Harvard Law School Professor Charles Ogletree ’78 will be awarded the 2009 Spirit of Excellence Award from the American Bar Association Commission on Racial and Ethnic Diversity in the Profession. Ogletree is being recognized for his contributions to promoting equality in our nation’s legal, educational, and penal systems.

“Through his dedicated efforts in founding and leading Harvard’s Charles Hamilton Houston Institute for Race and Justice, Prof.
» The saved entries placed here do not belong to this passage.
## src/rtl/dqc_pkg.sv

```systemverilog
package dqc_pkg;
  localparam int unsigned THR_W = 3;
  // counter must reach 2^(2^THR_W - 1)
  localparam int unsigned EVT_W = 1 << THR_W;
endpackage

```

## src/rtl/dqc_store.sv

```systemverilog
module dqc_store #(
  parameter int unsigned ENTRY_W = 32,
  parameter int unsigned DEPTH   = 16,
  localparam int unsigned PTR_W  = $clog2(DEPTH),
  localparam int unsigned CNT_W  = $clog2(DEPTH + 1)
) (
  input  logic               clk_i,
  input  logic               rst_ni,
  input  logic               push_i,
  input  logic [ENTRY_W-1:0] push_data_i,
  input  logic               rel_i,
  input  logic [CNT_W-1:0]   rel_len_i,
  input  logic [PTR_W-1:0]   rd_off_i,
  output logic [ENTRY_W-1:0] rd_data_o,
  output logic [CNT_W-1:0]   count_o
);
  logic [ENTRY_W-1:0] mem_q [DEPTH];
  logic [PTR_W-1:0]   head_q, tail_q;
  logic [CNT_W-1:0]   count_q;
  logic [PTR_W-1:0]   rd_idx;

  assign rd_idx    = head_q + rd_off_i;
  assign rd_data_o = mem_q[rd_idx];
  assign count_o   = count_q;

  always_ff @(posedge clk_i) begin
    if (push_i) mem_q[tail_q] <= push_data_i;
  end

  always_ff @(posedge clk_i or negedge rst_ni) begin
    if (!rst_ni) begin
      head_q  <= '0;
      tail_q  <= '0;
      count_q <= '0;
    end else begin
      if (push_i) tail_q <= tail_q + 1'b1;
      if (rel_i)  head_q <= head_q + rel_len_i[PTR_W-1:0];
      count_q <= count_q + CNT_W'(push_i) - (rel_i ? rel_len_i : '0);
    end
  end

  AST_NO_OVERFLOW: assert property (@(posedge clk_i) disable iff (!rst_ni)
    push_i |-> count_q < CNT_W'(DEPTH));
  AST_REL_WITHIN: assert property (@(posedge clk_i) disable iff (!rst_ni)
    rel_i |-> (rel_len_i <= count_q && rel_len_i != '0));
endmodule

```

## src/rtl/dqc_trigger.sv

```systemverilog
module dqc_trigger #(
  parameter int unsigned DEPTH   = 16,
  parameter int unsigned TIMER_W = 16,
  localparam int unsigned CNT_W  = $clog2(DEPTH + 1)
) (
  input  logic               clk_i,
  input  logic               rst_ni,
  input  logic [CNT_W-1:0]   count_i,
  input  logic [CNT_W-1:0]   hwm_i,
  input  logic [TIMER_W-1:0] flush_time_i,
  input  logic               done_i,
  output logic               busy_o,
  output logic [CNT_W-1:0]   len_o,
  output logic               finish_o
);
  logic               busy_q;
  logic [CNT_W-1:0]   len_q;
  logic [TIMER_W-1:0] timer_q;
  logic               wm_hit, to_hit, fire;

  assign wm_hit   = count_i >= hwm_i;
  assign to_hit   = timer_q >= flush_time_i;
  assign fire     = !busy_q && (count_i != '0) && (wm_hit || to_hit);
  assign finish_o = busy_q && done_i;
  assign busy_o   = busy_q;
  assign len_o    = len_q;

  always_ff @(posedge clk_i or negedge rst_ni) begin
    if (!rst_ni) begin
      busy_q  <= 1'b0;
      len_q   <= '0;
      timer_q <= '0;
    end else begin
      if (fire) begin
        busy_q <= 1'b1;
        len_q  <= count_i;
      end else if (finish_o) begin
        busy_q <= 1'b0;
      end
      // timer restarts at each burst start and idles on an empty cache
      if (count_i == '0 || fire) timer_q <= '0;
      else if (timer_q != '1)    timer_q <= timer_q + 1'b1;
    end
  end

  AST_WM_FIRE: assert property (@(posedge clk_i) disable iff (!rst_ni)
    (!busy_q && count_i != '0 && count_i >= hwm_i) |=> busy_q);
  AST_BURST_HOLD: assert property (@(posedge clk_i) disable iff (!rst_ni)
    (busy_q && !done_i) |=> (busy_q && $stable(len_q)));
  AST_LEN_NONZERO: assert property (@(posedge clk_i) disable iff (!rst_ni)
    busy_q |-> (len_q != '0 && len_q <= CNT_W'(DEPTH)));
  AST_IDLE_EMPTY: assert property (@(posedge clk_i) disable iff (!rst_ni)
    (!busy_q && count_i == '0) |=> !busy_q);
endmodule

```

## src/rtl/dqc_status.sv

```systemverilog
module dqc_status
  import dqc_pkg::*;
(
  input  logic             clk_i,
  input  logic             rst_ni,
  input  logic             evt_i,
  input  logic [THR_W-1:0] thresh_i,
  input  logic             host_rd_i,
  output logic             stat_o
);
  logic [EVT_W-1:0] evt_cnt_q;
  logic [EVT_W:0]   target, next_cnt;
  logic             hit;
  logic             stat_q;

  assign target   = (EVT_W+1)'(1) << thresh_i;
  assign next_cnt = {1'b0, evt_cnt_q} + 1'b1;
  assign hit      = evt_i && (next_cnt >= target);
  assign stat_o   = stat_q;

  always_ff @(posedge clk_i or negedge rst_ni) begin
    if (!rst_ni) begin
      evt_cnt_q <= '0;
      stat_q    <= 1'b0;
    end else begin
      if (hit)        evt_cnt_q <= '0;
      else if (evt_i) evt_cnt_q <= next_cnt[EVT_W-1:0];
      if (hit)            stat_q <= 1'b1;
      else if (host_rd_i) stat_q <= 1'b0;
    end
  end

  AST_RD_CLEARS: assert property (@(posedge clk_i) disable iff (!rst_ni)
    (host_rd_i && !evt_i) |=> !stat_q);
  AST_NO_SET_IDLE: assert property (@(posedge clk_i) disable iff (!rst_ni)
    (!evt_i && !stat_q) |=> !stat_q);
  AST_CODE0_EVERY: assert property (@(posedge clk_i) disable iff (!rst_ni)
    (evt_i && thresh_i == '0) |=> stat_q);
endmodule

```

## src/rtl/dq_coalesce_cache.sv

```systemverilog
module dq_coalesce_cache
  import dqc_pkg::*;
#(
  parameter int unsigned ENTRY_W = 32,
  parameter int unsigned DEPTH   = 16,
  parameter int unsigned TIMER_W = 16,
  localparam int unsigned PTR_W  = $clog2(DEPTH),
  localparam int unsigned CNT_W  = $clog2(DEPTH + 1)
) (
  input  logic               clk_i,
  input  logic               rst_ni,
  input  logic               ent_valid_i,
  input  logic [ENTRY_W-1:0] ent_data_i,
  output logic               ent_ready_o,
  input  logic [CNT_W-1:0]   hwm_i,
  input  logic [TIMER_W-1:0] flush_time_i,
  input  logic [THR_W-1:0]   thresh_i,
  output logic               burst_req_o,
  output logic [CNT_W-1:0]   burst_len_o,
  input  logic [PTR_W-1:0]   rd_off_i,
  output logic [ENTRY_W-1:0] rd_data_o,
  input  logic               burst_done_i,
  input  logic               host_rd_i,
  output logic               stat_o
);
  logic [CNT_W-1:0] count;
  logic             push, finish;

  assign ent_ready_o = count < CNT_W'(DEPTH);
  assign push        = ent_valid_i && ent_ready_o;

  dqc_store #(.ENTRY_W(ENTRY_W), .DEPTH(DEPTH)) i_store (
    .clk_i       (clk_i),
    .rst_ni      (rst_ni),
    .push_i      (push),
    .push_data_i (ent_data_i),
    .rel_i       (finish),
    .rel_len_i   (burst_len_o),
    .rd_off_i    (rd_off_i),
    .rd_data_o   (rd_data_o),
    .count_o     (count)
  );

  dqc_trigger #(.DEPTH(DEPTH), .TIMER_W(TIMER_W)) i_trigger (
    .clk_i        (clk_i),
    .rst_ni       (rst_ni),
    .count_i      (count),
    .hwm_i        (hwm_i),
    .flush_time_i (flush_time_i),
    .done_i       (burst_done_i),
    .busy_o       (burst_req_o),
    .len_o        (burst_len_o),
    .finish_o     (finish)
  );

  dqc_status i_status (
    .clk_i     (clk_i),
    .rst_ni    (rst_ni),
    .evt_i     (finish),
    .thresh_i  (thresh_i),
    .host_rd_i (host_rd_i),
    .stat_o    (stat_o)
  );

  AST_FULL_HOLDOFF: assert property (@(posedge clk_i) disable iff (!rst_ni)
    (ent_valid_i && !ent_ready_o && !finish) |=> !ent_ready_o);
  AST_STRAY_DONE: assert property (@(posedge clk_i) disable iff (!rst_ni)
    (burst_done_i && !burst_req_o) |=> $stable(ent_ready_o) || push);
endmodule

```

## config.mk

```make
export PLATFORM = sky130hd
export DESIGN_NAME = dq_coalesce_cache
export DESIGN_NICKNAME = d
export VERILOG_FILES = /design/src/rtl/dqc_pkg.sv /design/src/rtl/dqc_store.sv /design/src/rtl/dqc_trigger.sv /design/src/rtl/dqc_status.sv /design/src/rtl/dq_coalesce_cache.sv
export SDC_FILE = /design/constraint.sdc
export NUM_CORES = 1
export LEC_CHECK = 0
export ABC_CLOCK_PERIOD_IN_PS = 3400
export BUFFER_PORTS_ARGS = -buffer_cell sky130_fd_sc_hd__clkbuf_2
export CORE_ASPECT_RATIO = 0.5
export CORE_MARGIN = 5
export CORE_UTILIZATION = 55
export CTS_CLUSTER_DIAMETER = 80
export DETAILED_ROUTE_END_ITERATION = 8
export GPL_TIMING_DRIVEN = 0
export PLACE_DENSITY = 0.72
export SYNTH_ARGS = -nofsm -noshare
export SYNTH_HDL_FRONTEND = slang
export SYNTH_SLANG_ARGS = --single-unit
```

## constraint.sdc

```tcl
create_clock -name clk_i -period 3.4 [get_ports clk_i]
set_input_delay 0.68 -clock clk_i [delete_from_list [all_inputs] [get_ports clk_i]]
set_output_delay 0.68 -clock clk_i [all_outputs]
set_load 0.01 [all_outputs]
```

* Word-level counts from Yosys, hierarchy flattened
Memory sizes are Yosys's and may differ from the RTL's. Index checks and enable logic that the tools add are counted.
Operators by class: add/sub/neg operators 7, multiply operators 0, divide/modulo/power cells 0, magnitude comparators 4, equal/unequal tests 1, shift-type cells 1, mux-type cells 11, bitwise gates (word level) 0, reduce and logical (&&, ||, !) cells 14
Operator list (count):
- 16-bit 2-to-1 mux | 2
- 16-bit by 1-bit adder with 16-bit output, second input constant | 1
- 16-bit >= comparator | 1
- 8-bit 2-to-1 mux | 2
- 16-bit inequality test, second input constant | 1
- 8-bit by 1-bit adder with 9-bit output, second input constant | 1
- 9-bit >= comparator | 1
- 1-bit by 3-bit << shifter with 9-bit output, first input constant | 1
- 4-bit adder | 2
- 2-bit nonzero test | 4
- 1-bit 2-to-1 mux | 6
- 5-bit by 1-bit adder with 5-bit output | 1
- 5-bit >= comparator | 1
- 1-bit logical AND | 5
- 5-bit logical NOT | 1
- 5-bit < comparator, second input constant | 1
- 5-bit 2-to-1 mux | 1
- 5-bit nonzero test | 1
- 5-bit subtractor | 1
- 4-bit by 1-bit adder with 4-bit output, second input constant | 1
- 1-bit logical OR | 2
- 1-bit logical NOT | 1
Word-level totals: bits in registers 44, bits in latches 0, RAM bits 512, bits in read-only memories 0, output and inout bits 40, memories 1
Memory list:
- i_store.mem_q | words 16, width 32, rd ports 1, clocked after memory_dff 0, wr ports 1, line dqc_store.sv:17 | logic [ENTRY_W-1:0] mem_q [DEPTH];

* Depth between registers and ports, before layout
word-level depth 5, gate-level depth with buffers 12

* Hierarchy
Synthesis repeated with hierarchy kept, for this count alone.
Unflattened totals: cell total of the unflattened synthesis 1260, area total of the unflattened synthesis 23145.9 um^2
By module, submodules not included:
- dqc_store | times used 1, cells each 1002, area each 20791.2 um^2, sequential area each 15700.1 um^2
- dqc_trigger | times used 1, cells each 170, area each 1571.5 um^2, sequential area each 550.5 um^2
- dqc_status | times used 1, cells each 86, area each 773.2 um^2, sequential area each 225.2 um^2
- dq_coalesce_cache | times used 1, cells each 2, area each 10.0 um^2, sequential area each 0.0 um^2

* Worst setup path before layout
Ideal clock, no wire load.
kind in2out, start input rd_off_i[0], end output rd_data_o[13], arrival time 2.661 ns, slack 0.059 ns, cell stages on the path 9, cell sequence ha_1 -> inv_1 -> fa_1 -> buf_2 -> clkbuf_1 -> mux4_2 -> and2_1 -> a211oi_1 -> a31oi_1
Between the ends: cells in the longest elaborated chain, start to end 2
Ends and longest elaborated chain:
- start: declaration | line dq_coalesce_cache.sv:20 | input logic [PTR_W-1:0] rd_off_i,
- 4-bit adder | line dqc_store.sv:22 | assign rd_idx = head_q + rd_off_i;
- memory read 16 x 32 bit
- end: declaration | line dq_coalesce_cache.sv:21 | output logic [ENTRY_W-1:0] rd_data_o,
No other way between the ends.

* Final worst setup path
start register i_store.head_q[0], end output rd_data_o[22]
Between the ends: cells in the longest elaborated chain, start to end 2
Ends and longest elaborated chain:
- start: declaration | line dqc_store.sv:18 | logic [PTR_W-1:0] head_q, tail_q;
- start signal: assignment | line dqc_store.sv:37 | if (rel_i) head_q <= head_q + rel_len_i[PTR_W-1:0];
- 4-bit adder | line dqc_store.sv:22
- memory read 16 x 32 bit
No other way between the ends.

==> results.sh <==
export IMPL_drt_pass_1_iters=5
export IMPL_timing_critical_path_from_type="flop"
export IMPL_number_of_global_route_vias_before_repair=12600
export IMPL_post_synth_instance_area_um2=22700
export IMPL_hold_path_endpoint="i_status.stat_o"
export IMPL_period_share=1.11
export IMPL_io_buffers=104
export IMPL_clk_pin_slew_worst_paths_ns=0.06
export IMPL_run_status="complete, but fails checks"
export IMPL_post_route_min_period_ns=3.78
export IMPL_clock_insertion_delay_worst_skew_ns=0.58
export IMPL_place_ws_ns=-1.42
export IMPL_max_cap_check_violation_count=0
export IMPL_num_rows=52
export IMPL_critical_path_required_ns=2.72
export IMPL_max_fo_critical_path=7
export IMPL_r2r_end="i_status.evt_cnt_q[3]"
export IMPL_synth_compound_gate_area_share=0.0378
export IMPL_drt_vias_per_instance=6.09
export IMPL_maximum_count_of_clock_buffers_along_a_single_path=3
export IMPL_setup_tns_ns=-9.98
export IMPL_dp_cells=1867
export IMPL_setup_ws_ns=-0.381
export IMPL_pin_count=105
export IMPL_yosys_area_share_xor_xnor=0.0124
export IMPL_timing_hold_worst_class="in -> reg"
export IMPL_finish_cell_count_without_fillers=1971
export IMPL_ys_warnings_count=0
export IMPL_insertedDiodeCount=0
export IMPL_pin_count_of_the_biggest_net_entering_global_routing=45
export IMPL_violations="setup timing"
export IMPL_peakVddDrop_mv=0.555
export IMPL_power_leakage_uw=0.00927
export IMPL_wl_per_cell_um=24.9
export IMPL_clock_sinks=556
export IMPL_final_core_util=0.656
export IMPL_total_power_uw=23600
export IMPL_initial_antenna_violation_count=3
export IMPL_finalClockSkew_ns=0.0267
export IMPL_syn_mean_instance_area_um2=18.8
export IMPL_die_outline_area_um2=45600
export IMPL_tritoncts="done"
export IMPL_simple_gate_share_of_the_synthesized_area=0.0486
export IMPL_max_slew_margin_rel=0.240
export IMPL_route_final_wire_length_mm=49.1
export IMPL_grt_remaining_overflow=0
export IMPL_hold_path_startpoint="host_rd_i"
export IMPL_synth_sequential_area_ratio=0.727
export IMPL_yosys_area_share_adder=0.0297
export IMPL_post_synth_inst_count=1206
export IMPL_finalWeightedCongestion=0.810
export IMPL_final_layout_size_suffix_gt1_frac=0.317
export IMPL_r2r_setup_slack_ns=0.49
export IMPL_dp_hpwl_mm=30.9
export IMPL_top_cells_by_area_synth="edfxtp_1 68%, mux4_2 13%, dfrtp_1 4.9%"
export IMPL_report_final_slew_viol_count=0
export IMPL_tightest_slew_ns=1.14
export IMPL_tritoncts_num_buffers=48
export IMPL_cts_hold_buffers_added=0
export IMPL_die_width_um=297
export IMPL_synth_top_area_frac=0.678
export IMPL_critical_path_endpoint_category="output port"
export IMPL_layout_area_overhead_vs_synth_pct=17.5
export IMPL_grt_setup_unrepaired="true"
export IMPL_dr_first_iter_drc_count=1247
export IMPL_clk_root_buffer_cell="clkbuf_16"
export IMPL_drc=0
export IMPL_timing_final_hold_violations=0
export IMPL_yosys_area_top_type="edfxtp_1"
export IMPL_pwr_density_cell_nw_per_um2=887
export IMPL_die_height_um=154
export IMPL_layout_nets=1509
export IMPL_gr_usage_all_layers=0.217
export IMPL_worst_r2r_path_depth=9
export IMPL_cts_htree_levels=2
export IMPL_arrival_ns=3.10
export IMPL_ant_nets=0
export IMPL_initial_utilization=0.558
export IMPL_core_region_area_um2=40600
export IMPL_netlist_cell_type_count=49
export IMPL_syn_nets=1323
export IMPL_vias=12000
export IMPL_r2r_start="i_status.evt_cnt_q[0]"
export IMPL_setup_worst_path_class="reg -> out"
export IMPL_ys_seq_elements=556
export IMPL_grt_first_pass_wirelength_mm=75.8
export IMPL_dominant_combinational_cell_family_by_area_after_synthesis="multiplexers"
export IMPL_report_final_setup_viol=32
export IMPL_max_clock_freq_mhz=264
export IMPL_worstHoldPathCells=2
export IMPL_synth_area_mux_share=0.128
## registers in the layout, summed over array words and instances (netlist names)
name	count
i_store.mem_q	512
i_trigger.timer_q	16
i_status.evt_cnt_q	8
i_store.count_o	5
i_trigger.len_o	5
i_store.head_q	4
i_store.tail_q	4
i_status.stat_o	1
i_trigger.busy_o	1
## Yosys cell counts, drive strengths merged
master	number
dfrtp	44
a32o	1
nand3	13
inv	41
o21ai	12
a41oi	1
mux2i	2
o22ai	1
o31ai	2
o21a	2
nor2	30
or3b	2
and4	3
nor3b	2
a311o	1
ha	49
a2111o	1
a21o	8
edfxtp	512
a31o	4
and4b	1
xor2	9
fa	3
and2	53
a22o	7
and3	6
xnor2	23
nand3b	3
nand2	89
a31oi	34
nor2b	2
mux4	128
o221ai	1
a211o	2
buf	22
nor3	7
a21oi	11
a211oi	34
nand4	8
clkbuf	28
nand2b	4
## critical path: stages, from the launching register on
cell and delay [ns]:
dfrtp_1 0.37, ha_2 0.20, inv_2 0.04, fa_2 0.61, buf_12 0.18, buf_12 0.13
clkbuf_16 0.15, mux4_2 0.34, a211oi_4 0.28, a31oi_1 0.08, buf_2 0.16
## how the worst max path moves through the flow
| stage | startpoint | endpoint | slack, ns |
|---|---|---|---|
| 2_1_floorplan | rd_off_i[0] | rd_data_o[13] | 0.06 |
| 3_3_place_gp | rd_off_i[0] | rd_data_o[3] | -1.35 |
| 3_5_place_dp | rd_off_i[0] | rd_data_o[3] | -1.42 |
| 4_1_cts | i_store.head_q[0] | rd_data_o[22] | -0.43 |
| 5_1_grt | i_store.head_q[0] | rd_data_o[22] | -0.46 |
| 6_report | i_store.head_q[0] | rd_data_o[22] | -0.38 |
## layout make-up
type	instances	area, um2
fillers	2665	14000
repair buffers	136	1130
multi-input cells	559	6150
flip-flops and latches	556	16500
well taps	540	676
clock inverters	30	264
inverters	41	154
plain buffers	50	532
clock buffers	59	1260
## what timing repair did
item / 4_1_cts / 5_1_grt
setup endpoints to repair: 32 / 32
gates resized for setup: 115 / 61
endpoints found under the hold margin: 0 / 0
pin swaps: 22 / 24
cloned: 2 / 0
setup buffers: 8 / 5
## layer usage
| layer | track usage | wire [um] | part of all wire |
|---|---|---|---|
| met5 | 0 | 22 | 0.00045 |
| met2 | 0.364 | 24700 | 0.50 |
| met1 | 0.304 | 20300 | 0.41 |
| met4 | 0.0444 | 902 | 0.018 |
| met3 | 0.0448 | 3200 | 0.065 |
## stage by stage
step           area [um2]  hold slack, ns
6_report            26600           0.306
5_1_grt             26600           0.282
4_1_cts             26400           0.280
3_5_place_dp        24300           0.486
3_3_place_gp        23900           0.482
2_1_floorplan       22700           0.384
## power by group
group / internal, uW / leakage [uW] / switching (uW)
sequential: 8020 / 0.00518 / 289
combinational: 4550 / 0.00334 / 5420
clock: 2900 / 0.000749 / 2460
## cell usage in the layout, fill, tap and decap left out, types with 30 or more instances in the layout
master	instances
and2_1	35
inv_1	40
a31oi_1	30
nand2_1	89
mux4_2	128
clkbuf_2	104
ha_1	47
clkbuf_16	52
dfrtp_1	44
nor2_1	30
edfxtp_1	512
## cells by family after synthesis
kind of cell,count (synthesis)
AOI/OAI and AO/OA,122
and+or+nand+nor,223
xor gates and xnor gates,32
adders and majority gates,52
buffers and inverters,91
DFF,556
muxes,130
Power figures use the tool's default switching activity.
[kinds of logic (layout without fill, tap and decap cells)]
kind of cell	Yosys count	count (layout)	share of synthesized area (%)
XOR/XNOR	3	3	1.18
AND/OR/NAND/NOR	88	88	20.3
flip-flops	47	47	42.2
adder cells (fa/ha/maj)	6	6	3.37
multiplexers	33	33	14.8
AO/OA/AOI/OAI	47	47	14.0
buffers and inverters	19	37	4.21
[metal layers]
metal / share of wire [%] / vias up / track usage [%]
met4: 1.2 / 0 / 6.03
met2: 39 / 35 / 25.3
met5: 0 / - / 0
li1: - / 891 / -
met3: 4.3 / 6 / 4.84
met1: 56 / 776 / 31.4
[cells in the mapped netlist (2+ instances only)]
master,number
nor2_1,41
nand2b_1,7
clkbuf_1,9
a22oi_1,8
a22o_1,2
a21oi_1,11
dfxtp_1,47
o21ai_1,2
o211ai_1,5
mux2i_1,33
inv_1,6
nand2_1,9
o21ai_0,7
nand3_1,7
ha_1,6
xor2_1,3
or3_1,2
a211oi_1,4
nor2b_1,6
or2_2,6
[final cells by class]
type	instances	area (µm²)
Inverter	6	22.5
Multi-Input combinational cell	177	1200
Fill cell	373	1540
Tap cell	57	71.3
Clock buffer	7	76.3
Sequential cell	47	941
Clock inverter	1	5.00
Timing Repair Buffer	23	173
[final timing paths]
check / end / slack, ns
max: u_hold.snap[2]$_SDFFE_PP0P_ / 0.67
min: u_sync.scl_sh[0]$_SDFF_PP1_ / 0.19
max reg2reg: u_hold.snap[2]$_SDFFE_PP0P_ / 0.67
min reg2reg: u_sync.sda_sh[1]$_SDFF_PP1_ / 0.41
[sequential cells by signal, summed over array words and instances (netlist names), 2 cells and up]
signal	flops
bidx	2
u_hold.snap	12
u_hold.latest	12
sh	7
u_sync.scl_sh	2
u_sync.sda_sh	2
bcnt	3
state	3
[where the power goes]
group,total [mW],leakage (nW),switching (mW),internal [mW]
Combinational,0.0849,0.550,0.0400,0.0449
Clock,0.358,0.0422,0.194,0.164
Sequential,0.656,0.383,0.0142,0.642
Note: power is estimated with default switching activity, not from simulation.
### src/rtl/bfp_mailbox.sv
module bfp_mailbox #(
  parameter int DW = 32
) (
  input  logic          clk,
  input  logic          rst_n,
  input  logic          load_req,
  input  logic [DW-1:0] load_data,
  input  logic          take,
  output logic          load_ok,
  output logic [DW-1:0] q,
  output logic          full_n
);
  assign load_ok = load_req && full_n;

  always_ff @(posedge clk or negedge rst_n) begin
    if (!rst_n) begin
      q      <= '0;
      full_n <= 1'b1;
    end else if (load_ok) begin
      q      <= load_data;
      full_n <= 1'b0;
    end else if (!full_n && take) begin
      full_n <= 1'b1;
    end
  end
endmodule

### src/rtl/bififo_port_ctrl.sv
module bififo_port_ctrl
  import bfp_pkg::*;
#(
  parameter int DW          = 32,
  parameter bit WRITE_LEVEL = 1'b0
) (
  input  logic          clk,
  input  logic          rst_n,
  input  logic          cs_n,
  input  logic          wr_rd,
  input  logic          en,
  input  logic          mbox_sel,
  input  logic          in_ready,
  input  logic          out_ready,
  input  logic [DW-1:0] din,
  input  logic [DW-1:0] fifo_q,
  input  logic          mbox_in_wr,
  input  logic [DW-1:0] mbox_in_data,
  input  logic          mbox_out_rd,
  output logic          fifo_wr,
  output logic [DW-1:0] fifo_wdata,
  output logic          fifo_rd,
  output logic          mbox_wr,
  output logic          mbox_rd,
  output logic          dout_sel,
  output logic          dout_oe,
  output logic [DW-1:0] dout,
  output logic [DW-1:0] mbox_out_data,
  output logic          mbox_out_full_n,
  output logic          mbox_in_full_n
);
  port_op_e      op;
  logic          out_load_ok;
  logic          in_load_ok;
  logic [DW-1:0] mbox_in_q;

  bfp_decode #(.WRITE_LEVEL(WRITE_LEVEL)) u_decode (
    .cs_n     (cs_n),
    .wr_rd    (wr_rd),
    .en       (en),
    .mbox_sel (mbox_sel),
    .op       (op),
    .oe       (dout_oe),
    .sel      (dout_sel)
  );

  // Outgoing mailbox: loaded here, drained by the far port.
  bfp_mailbox #(.DW(DW)) u_mbox_out (
    .clk       (clk),
    .rst_n     (rst_n),
    .load_req  (op == OP_MBOX_WR),
    .load_data (din),
    .take      (mbox_out_rd),
    .load_ok   (out_load_ok),
    .q         (mbox_out_data),
    .full_n    (mbox_out_full_n)
  );

  // Incoming mailbox: loaded by the far port, drained here.
  bfp_mailbox #(.DW(DW)) u_mbox_in (
    .clk       (clk),
    .rst_n     (rst_n),
    .load_req  (mbox_in_wr),
    .load_data (mbox_in_data),
    .take      (op == OP_MBOX_RD),
    .load_ok   (in_load_ok),
    .q         (mbox_in_q),
    .full_n    (mbox_in_full_n)
  );

  assign dout = dout_sel ? mbox_in_q : fifo_q;

  always_ff @(posedge clk or negedge rst_n) begin
    if (!rst_n) begin
      fifo_wr    <= 1'b0;
      fifo_rd    <= 1'b0;
      mbox_wr    <= 1'b0;
      mbox_rd    <= 1'b0;
      fifo_wdata <= '0;
    end else begin
      fifo_wr <= (op == OP_FIFO_WR) && in_ready;
      fifo_rd <= (op == OP_FIFO_RD) && out_ready;
      mbox_wr <= out_load_ok;
      mbox_rd <= (op == OP_MBOX_RD);
      if ((op == OP_FIFO_WR) && in_ready) fifo_wdata <= din;
    end
  end

  logic unused_in_load_ok;
  assign unused_in_load_ok = in_load_ok;
endmodule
Ogletree has marshaled the intellectual resources of Harvard Law School to help reduce barriers to the legal and other professions, and has created programs to examine issues important to a broad range of racial and ethnic minorities in this country,” said Fred Alvarez, commission chair, in announcing the selection.

“As vice dean for clinical programs, Ogletree has nurtured law students in their earliest exposure to helping real clients address legal and social issues that confront diverse and minority communities, and in the process developing the students’ understanding how the law can be an instrument for social and political change.”

The award will be presented Feb. 14 at the Sheraton Boston hotel, at an ABA meeting.

Ogletree is the Jesse Climenko Professor of Law at HLS and the founder and executive director of the Charles Hamilton Houston Institute for Race and Justice. Among its current activities, the institute’s Citizen Project researches and evaluates U.S. attitudes toward immigration and citizenship, and how certain laws and policies continue to raise barriers to people of color, including immigrants and foreign born residents. In other work, the institute is examining the impact of race and ethnicity on application of the death penalty, and how the legal system can help disrupt the “school to prison pipeline.”

Ogletree joined the HLS faculty in 1984. In addition to his degree from HLS, he holds a B.A. and an M.A. in political science from Stanford University.